Jackson parks and immediately a couple of girls come charging toward him, offering him their condolences and telling him how much they miss you. A lump lodges itself in my throat; I should have expected this. He keeps turning to me, and I don’t know if he’s trying to introduce me to these girls or if he wants me to come up with an excuse to rescue him from this, but more students join the crowd and keep us apart.

I recover quickly. This is both a show of how loved you were and of how deeply connected you and Jackson were. Jackson looks like he’s about to cry now, though. I’m catching snippets of memories, all clamoring to be heard at once:

“So funny, like, I spat out my margarita laughing the first night we hung out.”

“He was so cool about letting me cheat off his homework if I loaned him video games. He was mad chill.”

“I thought I was the king at chess until I went up against him.”

“I went over to see if he could fix my TV remote and I had the greatest four-hour chat with him.”

They miss you. They might have even been your friends.

I grab Jackson’s shoulder and pull him away, mumbling that I have to steal him away for something. Jackson is shaking, and I wrap my arm around his shoulders. Everyone quiets. They watch us walk toward the building, and they must be confused as hell, possibly mistaking my friendship for intimacy—but the only thing I care about is making sure Jackson doesn’t collapse, especially not before we go into your room to pack up your belongings. At least we’ve figured out a way to turn my running away into something constructive. Even my parents approve. We have to decide what’s okay for Jackson to keep and what should be sent back to your family.

Jackson leads me through the halls. The endless doors are identical, except for some with the occasional flyer or decoration, but Jackson never loses his way. There are still times where I get confused getting home if I go a different route or get too lost in my head or whatever song I’m listening to. But Jackson could probably find his way to your room blindfolded. I know it’s West 10 from all the mail I sent you—but if I’d somehow forgotten and was here without Jackson, it would’ve been easy to figure out by what’s outside: bouquets of flowers, candles, and mourning notes taped to the door.

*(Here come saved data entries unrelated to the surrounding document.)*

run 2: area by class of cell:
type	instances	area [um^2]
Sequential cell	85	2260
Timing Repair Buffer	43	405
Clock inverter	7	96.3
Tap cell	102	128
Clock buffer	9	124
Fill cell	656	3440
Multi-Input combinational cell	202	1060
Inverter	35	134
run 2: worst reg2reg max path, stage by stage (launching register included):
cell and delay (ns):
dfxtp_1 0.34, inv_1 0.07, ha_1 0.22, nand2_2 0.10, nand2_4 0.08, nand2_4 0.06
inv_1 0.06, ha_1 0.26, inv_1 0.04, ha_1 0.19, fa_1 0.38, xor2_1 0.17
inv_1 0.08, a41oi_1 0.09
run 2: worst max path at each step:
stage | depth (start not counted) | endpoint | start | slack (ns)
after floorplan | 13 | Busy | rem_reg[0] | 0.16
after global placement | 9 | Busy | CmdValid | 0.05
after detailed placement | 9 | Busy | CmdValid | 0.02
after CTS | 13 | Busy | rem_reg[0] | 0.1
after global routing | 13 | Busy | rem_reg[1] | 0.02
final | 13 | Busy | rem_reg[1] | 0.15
**config.mk**
```make
export PLATFORM = sky130hd
export DESIGN_NAME = i2c_dut_flat
export DESIGN_NICKNAME = d
export VERILOG_FILES = /design/src/rtl/i2c_if.sv /design/src/rtl/i2c_dut.sv /design/src/flat_wrapper.sv
export SDC_FILE = /design/constraint.sdc
export NUM_CORES = 1
export LEC_CHECK = 0
export CAP_MARGIN = 20
export CORE_MARGIN = 3
export CORE_UTILIZATION = 50
export DETAILED_ROUTE_END_ITERATION = 7
export PLACE_DENSITY = 0.68
export RECOVER_POWER = 100
export SLEW_MARGIN = 20
export SYNTH_ARGS = -nofsm -noshare
export SYNTH_HDL_FRONTEND = slang
export SYNTH_SLANG_ARGS = --single-unit
```
**constraint.sdc**
```tcl
create_clock -name system_clock -period 2.55 [get_ports system_clock]
set_input_delay 0.51 -clock system_clock [delete_from_list [all_inputs] [get_ports system_clock]]
set_output_delay 0.51 -clock system_clock [all_outputs]
set_load 0.02 [all_outputs]
```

The lump returns. I can’t read what people say about you; it hurts too much. Jackson and I aren’t the only ones hurting. I don’t know when you gave Jackson a key to your room, but he unlocks it and lets us in, and we’re careful to step over the flowers.

“Here we are.” Jackson’s voice is shaky. “It feels like a ghost town.”

I only know this room through photos you and Jackson posted on social media at the beginning of this semester because you were celebrating being roommate-free for sophomore year. On your desk is your laptop, your iPhone dock-slash-charging station, the pirate bobblehead and coloring books I sent you in my first and last care package, and a Star Wars mug with pens inside. The single bed is unmade. It’s so small, and whenever Jackson slept over, you two must’ve been forced to really push up against each other so no one fell off the edge. I have no idea when you and Jackson had sex for the first time, but the first time you casually mentioned it to me was a couple of months after you were already dating him, a little joke as if you were testing the waters to see if I would laugh. I did, but I knew you could tell it hurt me, because you never brought it up again. Either that or you and Jackson stopped having sex, which, let’s be real . . . I know you.